## YOUR INSTRUCTIONS
Every line from the one with "[worst max path at each step]" to the one with "global route | req_set_i[0]", including those two, is to be copied exactly; all other lines of the entries below are left out.
● ● ●
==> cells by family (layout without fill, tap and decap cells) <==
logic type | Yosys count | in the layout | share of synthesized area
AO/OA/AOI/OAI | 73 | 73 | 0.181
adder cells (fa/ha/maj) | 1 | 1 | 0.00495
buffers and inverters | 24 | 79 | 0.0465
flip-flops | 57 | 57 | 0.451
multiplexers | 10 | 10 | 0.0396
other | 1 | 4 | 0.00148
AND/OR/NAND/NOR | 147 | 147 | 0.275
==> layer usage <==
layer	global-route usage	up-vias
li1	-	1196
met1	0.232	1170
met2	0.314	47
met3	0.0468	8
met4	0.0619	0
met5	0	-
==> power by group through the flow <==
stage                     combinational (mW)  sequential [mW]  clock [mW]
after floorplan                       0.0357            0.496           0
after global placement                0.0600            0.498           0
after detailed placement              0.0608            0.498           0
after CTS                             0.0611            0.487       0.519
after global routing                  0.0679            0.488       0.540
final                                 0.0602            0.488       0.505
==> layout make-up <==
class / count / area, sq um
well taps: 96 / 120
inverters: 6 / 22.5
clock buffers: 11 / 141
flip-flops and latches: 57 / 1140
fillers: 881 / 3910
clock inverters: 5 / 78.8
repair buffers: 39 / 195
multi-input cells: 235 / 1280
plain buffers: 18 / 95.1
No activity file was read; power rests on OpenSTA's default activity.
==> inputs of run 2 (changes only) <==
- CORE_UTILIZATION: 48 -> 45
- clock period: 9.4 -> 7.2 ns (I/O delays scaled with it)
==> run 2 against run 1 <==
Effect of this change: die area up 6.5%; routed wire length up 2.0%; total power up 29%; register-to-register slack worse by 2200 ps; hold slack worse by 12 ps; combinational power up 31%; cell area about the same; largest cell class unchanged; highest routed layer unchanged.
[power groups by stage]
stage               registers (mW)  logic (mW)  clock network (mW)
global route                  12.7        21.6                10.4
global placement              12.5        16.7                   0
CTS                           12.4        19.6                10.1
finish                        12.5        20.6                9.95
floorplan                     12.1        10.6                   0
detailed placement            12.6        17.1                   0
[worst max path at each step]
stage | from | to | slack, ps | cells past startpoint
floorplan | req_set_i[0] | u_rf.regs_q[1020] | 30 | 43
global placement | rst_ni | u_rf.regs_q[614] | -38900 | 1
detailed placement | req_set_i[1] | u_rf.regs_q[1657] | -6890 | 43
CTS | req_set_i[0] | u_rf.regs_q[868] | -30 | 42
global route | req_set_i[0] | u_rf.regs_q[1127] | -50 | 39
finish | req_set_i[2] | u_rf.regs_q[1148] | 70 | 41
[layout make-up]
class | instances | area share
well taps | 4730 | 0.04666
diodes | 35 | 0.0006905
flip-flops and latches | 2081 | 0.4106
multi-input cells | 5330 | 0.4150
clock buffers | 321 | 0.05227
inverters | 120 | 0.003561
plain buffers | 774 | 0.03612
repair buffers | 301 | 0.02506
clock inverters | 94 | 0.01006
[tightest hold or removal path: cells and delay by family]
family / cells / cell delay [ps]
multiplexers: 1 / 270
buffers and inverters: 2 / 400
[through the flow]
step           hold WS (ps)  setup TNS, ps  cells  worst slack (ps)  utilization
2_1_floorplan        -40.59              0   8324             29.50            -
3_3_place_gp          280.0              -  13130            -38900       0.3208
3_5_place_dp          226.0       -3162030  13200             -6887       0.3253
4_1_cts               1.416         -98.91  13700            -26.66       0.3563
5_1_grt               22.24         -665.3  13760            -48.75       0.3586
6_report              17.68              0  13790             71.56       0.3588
<file path="config.mk">
export PLATFORM = sky130hd
export DESIGN_NAME = rxim_top
export DESIGN_NICKNAME = d
export VERILOG_FILES = /design/src/rtl/rxim_pkg.sv /design/src/rtl/rxim_cfg.sv /design/src/rtl/rxim_countdown.sv /design/src/rtl/rxim_top.sv
export SDC_FILE = /design/constraint.sdc
export NUM_CORES = 1
export LEC_CHECK = 0
export BUFFER_PORTS_ARGS = -buffer_cell sky130_fd_sc_hd__buf_2
export CORE_MARGIN = 3
export CORE_UTILIZATION = 51
export CTS_BUF_LIST = sky130_fd_sc_hd__clkbuf_8
export DETAILED_ROUTE_END_ITERATION = 16
export PLACE_DENSITY = 0.78
export SYNTH_ARGS = -nofsm -noshare
export SYNTH_HDL_FRONTEND = slang
export SYNTH_SLANG_ARGS = --single-unit
</file>
<file path="constraint.sdc">
create_clock -name clk -period 2.31 [get_ports clk]
set_input_delay 0.462 -clock clk [delete_from_list [all_inputs] [get_ports clk]]
set_output_delay 0.462 -clock clk [all_outputs]
set_load 0.03 [all_outputs]
</file>
<file path="src/rtl/rxim_pkg.sv">
package rxim_pkg;
   parameter int RXIM_CNT_W  = 16;
   parameter int RXIM_WORD_W = 32;
   parameter int RXIM_N_TMR  = 2;

   typedef enum logic [0:0] {
      TMR_GAP = 1'b0,
      TMR_ABS = 1'b1
   } rxim_tmr_e;
endpackage

</file>
<file path="src/rtl/rxim_cfg.sv">
module rxim_cfg #(
   parameter int WORD_W    = 32,
   parameter int CNT_W     = 16,
   parameter int FLUSH_BIT = WORD_W - 1
) (
   input  logic              clk,
   input  logic              rst_n,
   input  logic              gap_wr_en,
   input  logic [WORD_W-1:0] gap_wr_data,
   input  logic              abs_wr_en,
   input  logic [WORD_W-1:0] abs_wr_data,
   output logic [CNT_W-1:0]  gap_ival,
   output logic [CNT_W-1:0]  abs_ival,
   output logic              flush_pulse
);
   logic [CNT_W-1:0] gap_q, abs_q;
   logic             flush_q;
   logic             flush_hit;

   assign flush_hit = (gap_wr_en & gap_wr_data[FLUSH_BIT])
                    | (abs_wr_en & abs_wr_data[FLUSH_BIT]);

   always_ff @(posedge clk) begin
      if (!rst_n) begin
         gap_q   <= '0;
         abs_q   <= '0;
         flush_q <= 1'b0;
      end else begin
         if (gap_wr_en) gap_q <= gap_wr_data[CNT_W-1:0];
         if (abs_wr_en) abs_q <= abs_wr_data[CNT_W-1:0];
         flush_q <= flush_hit;
      end
   end

   assign gap_ival    = gap_q;
   assign abs_ival    = abs_q;
   assign flush_pulse = flush_q;
endmodule

</file>
<file path="src/rtl/rxim_countdown.sv">
module rxim_countdown #(
   parameter int CNT_W       = 16,
   parameter bit RELOAD_EACH = 1'b1
) (
   input  logic             clk,
   input  logic             rst_n,
   input  logic             en,
   input  logic             tick,
   input  logic             evt,
   input  logic             clr,
   input  logic [CNT_W-1:0] load_val,
   output logic             active,
   output logic [CNT_W-1:0] count,
   output logic             expire
);
   localparam logic [CNT_W-1:0] LAST = CNT_W'(1);

   logic             act_q;
   logic [CNT_W-1:0] cnt_q;
   logic             load_go;

   generate
      if (RELOAD_EACH) begin : g_restartable
         assign load_go = evt;
      end else begin : g_oneshot
         assign load_go = evt & (~act_q | clr);
      end
   endgenerate

   assign expire = act_q & en & tick & (cnt_q == LAST);

   always_ff @(posedge clk) begin
      if (!rst_n) begin
         act_q <= 1'b0;
         cnt_q <= '0;
      end else if (!en) begin
         act_q <= 1'b0;
      end else if (load_go) begin
         act_q <= 1'b1;
         cnt_q <= load_val;
      end else if (clr | expire) begin
         act_q <= 1'b0;
      end else if (act_q & tick) begin
         cnt_q <= cnt_q - LAST;
      end
   end

   assign active = act_q;
   assign count  = cnt_q;
endmodule

</file>
<file path="src/rtl/rxim_top.sv">
module rxim_top
   import rxim_pkg::*;
#(
   parameter int CNT_W  = RXIM_CNT_W,
   parameter int WORD_W = RXIM_WORD_W
) (
   input  logic              clk,
   input  logic              rst_n,
   input  logic              tick_us,
   input  logic              pkt_done,
   input  logic              small_pkt_evt,
   input  logic              dly_wr_en,
   input  logic [WORD_W-1:0] dly_wr_data,
   input  logic              abs_wr_en,
   input  logic [WORD_W-1:0] abs_wr_data,
   output logic              irq_pulse,
   output logic              flush_req
);
   localparam int FLUSH_BIT = WORD_W - 1;

   generate
      if (CNT_W < 1 || CNT_W >= WORD_W) begin : g_bad_width
         $error("rxim_top: CNT_W must be at least 1 and below WORD_W");
      end
   endgenerate

   logic [CNT_W-1:0] cfg_dly, cfg_abs;
   logic             dly_en, abs_en;
   logic             clr_all;
   logic             irq_q;

   logic [RXIM_N_TMR-1:0] tmr_en, tmr_act, tmr_exp;
   logic [CNT_W-1:0]      tmr_load [RXIM_N_TMR];
   logic [CNT_W-1:0]      tmr_cnt  [RXIM_N_TMR];

   rxim_cfg #(
      .WORD_W(WORD_W), .CNT_W(CNT_W), .FLUSH_BIT(FLUSH_BIT)
   ) u_cfg (
      .clk(clk), .rst_n(rst_n),
      .gap_wr_en(dly_wr_en), .gap_wr_data(dly_wr_data),
      .abs_wr_en(abs_wr_en), .abs_wr_data(abs_wr_data),
      .gap_ival(cfg_dly), .abs_ival(cfg_abs),
      .flush_pulse(flush_req)
   );

   assign dly_en  = (cfg_dly != '0);
   assign abs_en  = dly_en & (cfg_abs != '0);
   assign clr_all = small_pkt_evt | (|tmr_exp);

   assign tmr_en[TMR_GAP]   = dly_en;
   assign tmr_en[TMR_ABS]   = abs_en;
   assign tmr_load[TMR_GAP] = cfg_dly;
   assign tmr_load[TMR_ABS] = cfg_abs;

   generate
      for (genvar i = 0; i < RXIM_N_TMR; i++) begin : g_tmr
         rxim_countdown #(
            .CNT_W(CNT_W),
            .RELOAD_EACH(i == int'(TMR_GAP))
         ) u_cd (
            .clk(clk), .rst_n(rst_n),
            .en(tmr_en[i]), .tick(tick_us),
            .evt(pkt_done), .clr(clr_all),
            .load_val(tmr_load[i]),
            .active(tmr_act[i]), .count(tmr_cnt[i]),
            .expire(tmr_exp[i])
         );
      end
   endgenerate

   always_ff @(posedge clk) begin
      if (!rst_n) irq_q <= 1'b0;
      else        irq_q <= (|tmr_exp) | (pkt_done & ~dly_en);
   end

   assign irq_pulse = irq_q;
endmodule

</file>
---- Yosys cells after proc, flatten, opt, wreduce, memory -nomap -nowiden ----
Cells that the tools add are included.
storage, ports and cells
  register bits ........................... 68
cells by class
  add/subtract/negate cells ............... 2
  equality and inequality tests ........... 4
  mux-type cells .......................... 10
  bitwise operators ....................... 21
  reductions and logical operators ........ 11
operators by type and width
  kind                                                                     number
  16-bit two-way mux                                                       6
  16-bit by 1-bit == test with 1-bit output, second input constant         2
  16-bit nonzero test                                                      2
  16-bit by 1-bit subtractor with 16-bit output, second input constant     2
  1-bit AND                                                                13
  2-bit nonzero test                                                       4
  1-bit bitwise OR                                                         6
  3-bit AND reduction                                                      2
  1-bit two-way mux                                                        4
  2-bit AND reduction                                                      2
  2-bit by 1-bit inequality test with 1-bit output, second input constant  1
  2-bit inequality test, second input constant                             1
  1-bit inverter                                                           2
  2-bit OR reduction                                                       1

---- Depth between registers and ports, before layout ----
Gate-level depths: netlist (run 1).
  depth after elaboration ................. 11
  gate-level depth with buffers ........... 10
  mapped depth without buffers ............ 8

---- By module ----
A second synthesis (run 1) with hierarchy kept.
unflattened totals
  cells, all modules ...................... 426
  area, all modules ....................... 3772.4 um^2
by module, submodules not included
  module                           times used  cells each  area each (um^2)  seq. area each (um^2)
  rxim_cfg                         1           106         1268.7            660.6
  rxim_countdown at g_tmr[1].u_cd  1           152         1218.7            340.3
  rxim_countdown at g_tmr[0].u_cd  1           152         1169.9            340.3
  rxim_top                         1           16          115.1             20.0

---- Worst setup path before layout (run 1) ----
No wires, ideal clock.
  path type ............................... register to register
  from .................................... reg g_tmr[1].u_cd.cnt_q[7]
  to ...................................... reg g_tmr[1].u_cd.cnt_q[14]
  arrival time ............................ 2.013 ns
  setup slack ............................. 0.166 ns
  cell stages (with the launch flop) ...... 10
  path buffers ............................ 3
  clock period less this slack ............ 2.144 ns
  path through ............................ dfxtp_1 or4_1 buf_2 nor4_4 and3_1 buf_4 o31ai_4 o21ai_2 buf_2 o22ai_1
between the ends
  word-level cells in the longest chain between the ends .. 8
ends and longest elaborated chain
  item                                                                                                     line                  source
  start: declaration                                                                                       rxim_countdown.sv:19  logic [CNT_W-1:0] cnt_q;
  start signal: assignment                                                                                 rxim_countdown.sv:40  cnt_q <= load_val;
  start signal: assignment                                                                                 rxim_countdown.sv:44  cnt_q <= cnt_q - LAST;
  16-bit by 1-bit == test with 1-bit output                                                                rxim_countdown.sv:30  assign expire = act_q & en & tick & (cnt_q == LAST);
  1-bit AND                                                                                                rxim_countdown.sv:30
  2-bit OR reduction                                                                                       rxim_top.sv:48        assign clr_all = small_pkt_evt | (|tmr_exp);
  1-bit bitwise OR                                                                                         rxim_top.sv:48
  1-bit bitwise OR                                                                                         rxim_countdown.sv:26  assign load_go = evt & (~act_q | clr);
  1-bit AND                                                                                                rxim_countdown.sv:26
  2-bit by 1-bit inequality test with 1-bit output (no line) / 2-bit nonzero test (equally long branches)  n/a
  3-bit AND reduction (no line)                                                                            n/a
Parallel ways exist; a longest one is shown, timed or not. The select of a mux whose other input is x is not followed.
A chain may end at the register's enable or synchronous reset.

---- Worst setup path in the final report (run 1) ----
  from .................................... reg g_tmr[1].u_cd.cnt_q[10]
  to ...................................... reg g_tmr[1].u_cd.cnt_q[4]
between the ends
  word-level cells in the longest chain between the ends .. 8
ends and longest elaborated chain
  item                                                                                                     line
  16-bit by 1-bit == test with 1-bit output *                                                              rxim_countdown.sv:30
  1-bit AND *                                                                                              rxim_countdown.sv:30
  2-bit OR reduction                                                                                       rxim_top.sv:48
  1-bit bitwise OR                                                                                         rxim_top.sv:48
  1-bit bitwise OR                                                                                         rxim_countdown.sv:26
  1-bit AND                                                                                                rxim_countdown.sv:26
  2-bit by 1-bit inequality test with 1-bit output (no line) / 2-bit nonzero test (equally long branches)  n/a
  3-bit AND reduction (no line)                                                                            n/a
Every way passes the cells marked *; elsewhere a longest branch is shown, timed or not.

==> metrics.md, run 1 <==
| Metric | Value |
|---|---|
| Psw | `1.04 mW` |
| First-pass GRT wire length | `14,900 µm` |
| Number of global-route vias before repair | `3,043` |
| Post-Syn Area | `3440 µm²` |
| Async SR Flop Fraction | `0%` |
| Period utilization | `102%` |
| Clk_skew | `0.00782 ns` |
| Clock Path Buffers | `2` |
| Core Area | `6460 µm²` |
| Flops & latches, synth | `68` |
| IO Pins | `73` |
| Die area | `7770 µm²` |
| # diodes | `0` |
| Worst-case vdd ir drop | `0.640 mV` |
| Synth cell types | `54` |
| Area leader, netlist | `dfxtp_1` |
| CP cell instances | `or4_4 > nor4_4 > nand2_2 > o211a_1 > a311oi_1 > a211oi_2` |
| DRT Pass-1 Iters | `7` |
| Net Count, Synth | `474` |
| Yosys warnings | `0` |
| Final WL | `9540 µm` |
| Post-Synthesis Cells | `399` |
| XOR/XNOR share of the synthesized area | `0%` |
| Worst rel slew slack | `56.7%` |
| Final Hold Fails | `0` |
| Violated checks | `setup timing` |
| Top-area cell type share of the netlist area | `39.6%` |
| Clk slew on worst S/H paths | `0.08 ns` |
| Starting DRT DRC Count | `488` |
| Critical path endpoint category | `register` |
| Num CTS Buffers | `9` |
| Power density cells | `778 nW/µm²` |
| Largest net degree at the start of global routing | `31` |
| Seq/Total Area, Yosys | `39.6%` |
| Int Pwr | `2.20 mW` |
| Rows | `29` |
| Sequential power share | `42.0%` |
| Share of layout cells above drive strength 1 | `24.0%` |
| HP Class | `input pin to register` |
| Gpl congestion | `0.918` |
| P_leak | `1.77 nW` |
| Clock share of power | `31.4%` |
| Die span in y | `88.1 µm` |
| Hold path depth | `3` |
| Routed wire per std cell | `17.6 µm` |
| Skew-Pair Late Insertion Delay | `0.35 ns` |
| Worst path depth | `6` |
| Final core occ | `64.6%` |
| # DRC | `0` |
| Largest family of logic cells by synthesized area | `simple AND/OR/NAND/NOR gates` |
| Crit-path max cell delay | `0.56 ns` |
| Mean Syn Cell Area | `8.62 µm²` |
| Fin nets | `536` |
| Required time of the critical path | `2.53 ns` |
| Setup crit start kind | `register` |
| Area growth syn-to-layout | `21.3%` |
| Max Cap Violations | `0` |
| Starting Density | `53.3%` |
| Synth top cells by count | `dfxtp_1 (68), nor2_1 (59), mux2i_1 (45), a21oi_1 (19), nand2_1 (19)` |
| Setup slack after layout | `-0.0369 ns` |
| Status | `finished, violations left` |
| Post-Synth Simple-Gate Area | `22.0%` |
| Synth area leaders | `dfxtp_1 (40%), mux2i_1 (13%), nor2_1 (6.4%), a21oi_1 (2.8%), o22ai_1 (2.5%)` |
| Die Span X | `88.1 µm` |
| DP HPWL | `6490 µm` |
| Post-synthesis mux area share | `13.4%` |
| CTS tree | `done` |
| Crit path max fanout | `4` |
| Setup violators final | `6` |
| Synth Area in Adders | `1.45%` |
| Worst path bufs/invs | `0` |
| Cell family with most CP delay | `simple AND/OR/NAND/NOR gates` |
| H-tree Lvls | `3` |
| Critical path class | `register to register` |
| Routed Antenna Nets | `0` |
| I/O Buffers | `42` |
| Max Slew Vio Count | `0` |
| Critical path's slowest cell | `or4_4` |
| Initial antenna violation count | `0` |
| Cell count of the worst reg-to-reg path | `6` |
| Root Buffer | `clkbuf_8` |
| Worst Tran Pin Value | `0.649 ns` |
| Fillers | `541` |
| Hold slack final | `0.344 ns` |
| Switching share of power | `32.2%` |
| Comb power frac | `26.6%` |
| Clock sink total | `68` |
| Synth Area in Compound Gates | `19.2%` |
| Via count of the routed design | `3,446` |
| Post-synth EDFFs | `0` |
| Top_reg_cell synth | `dfxtp_1` |
| GRT Util Overall | `24.4%` |
| Total negative slack | `-0.0666 ns` |
| RSZ-0062 raised after global routing | `yes` |
| Most common cell in the synthesized netlist | `dfxtp_1` |
| Worst EP arrival | `2.57 ns` |
| Pwr Total | `3.25 mW` |
| Post-layout min period | `2.35 ns` |
| Vias per cell | `6.35` |
| Congestion Overflow GR | `0` |
| Highest Clock Rate | `426 MHz` |
| Post-Place Setup Slack | `0.0735 ns` |
==> path summary, 6_finish.rpt <==
path	startpoint	endpoint	slack, ns
hold reg to reg	g_tmr[1].u_cd.count[14]	g_tmr[1].u_cd.count[14]	0.46
hold / removal	dly_wr_data[7]	u_cfg.gap_ival[7]	0.34
setup / recovery	g_tmr[1].u_cd.count[10]	g_tmr[1].u_cd.count[4]	-0.04
setup reg to reg	g_tmr[1].u_cd.count[10]	g_tmr[1].u_cd.count[4]	-0.04
==> logic make-up (layout without fill, tap and decap cells) <==
family                     after synthesis  in the layout
DFF                                     68             68
AOI/OAI and AO/OA                       97             97
muxes                                   46             46
adders and majority gates                4              4
and+or+nand+nor                        150            150
buffers and inverters                   34            101
==> worst reg2reg max path, cell delays in order, from the launching register on <==
cell,delay (ns)
dfxtp_2,0.33
or4_4,0.56
nor4_4,0.39
nand2_2,0.15
o211a_1,0.31
a311oi_1,0.41
a211oi_2,0.09
==> power groups by stage <==
stage	Combinational, mW	Clock [mW]	Sequential, mW
final	0.863	1.02	1.36
after global routing	0.945	1.07	1.38
after CTS	0.790	1.02	1.36
after detailed placement	0.781	0	1.38
after global placement	0.752	0	1.38
after floorplan	0.545	0	1.37
==> flip-flops by register name, summed over array words and instances (netlist names) <==
name               count
u_cfg.gap_ival        16
u_cfg.flush_pulse      1
g_tmr.u_cd.active      2
u_cfg.abs_ival        16
irq_pulse              1
g_tmr.u_cd.count      32
==> what timing repair did <==
| action | CTS | global route |
|---|---|---|
| hold buffers | 0 | 0 |
| buffers inserted | 0 | 4 |
| gates resized for setup | 0 | 22 |
| hold endpoints to repair | 0 | 0 |
| endpoints found under the setup margin | 0 | 15 |
==> final cells by class <==
class	instances	area (µm²)	area share (%)
inverter	11	41.3	0.989
timing repair buffer	74	455	10.9
sequential	68	1360	32.7
clock inverter	5	51.3	1.23
tap	77	96.3	2.31
multi-input combinational	297	2020	48.3
clock buffer	11	151	3.63
==> metal layers <==
metal	global-route usage, %	wire length (µm)	vias up
met5	0	0	-
met4	10.4	227	0
met3	4.14	748	22
met2	36.4	4350	169
met1	34.6	4210	1637
li1	-	-	1618
==> placed cells by master, fill, tap and decap left out, types with 3 or more instances in the layout <==
cell type  count
nor2b_1        3
a32o_1         3
o21ai_0       16
o41ai_1        4
o31ai_1        6
a211oi_1       4
buf_2         43
nand3_1       10
nand4b_1       3
nor2_1        58
nor4_1        12
nand2_1       18
a22oi_1        4
inv_1         11
nand4_1        4
a31oi_1        5
buf_4         29
ha_1           4
or3_1          9
dfxtp_1       66
a21oi_1       18
o22ai_1       12
nor3_1        11
clkbuf_8      11
mux2i_1       44
==> per-stage QoR <==
stage | cells | area, µm²
2_1_floorplan | 399 | 3440
3_3_place_gp | 522 | 3840
3_5_place_dp | 522 | 3840
4_1_cts | 538 | 4050
5_1_grt | 543 | 4180
6_report | 543 | 4180
(Power assumes the default switching activity.)
==> run 2, diff against run 1 <==
Settings changed: ABC_AREA set to 1, CORE_UTILIZATION 51 to 52, PLACE_DENSITY 0.78 to 0.79, SETUP_SLACK_MARGIN set to 0.15.
==> run 2 against run 1 <==
The flow now finishes without violations. Global-route usage decreased by 2.5 points. Clock skew increased by 0.0016 ns. Via count up 6.8%. Setup slack better by 0.40 ns. Routed wire length is 8.0% lower. Hold slack got worse by 0.0082 ns. Register-to-register slack improved by 0.40 ns. Count of clock-buffer cells in the layout is 2 lower. Utilization decreased by 3.7 points. Critical endpoint is now g_tmr[0].u_cd.count[2]. Highest routed layer unchanged.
● ● ●
## WRITTEN REPLY
[worst max path at each step]
stage | from | to | slack, ps | cells past startpoint
floorplan | req_set_i[0] | u_rf.regs_q[1020] | 30 | 43
global placement | rst_ni | u_rf.regs_q[614] | -38900 | 1
detailed placement | req_set_i[1] | u_rf.regs_q[1657] | -6890 | 43
CTS | req_set_i[0] | u_rf.regs_q[868] | -30 | 42
global route | req_set_i[0] | u_rf.regs_q[1127] | -50 | 39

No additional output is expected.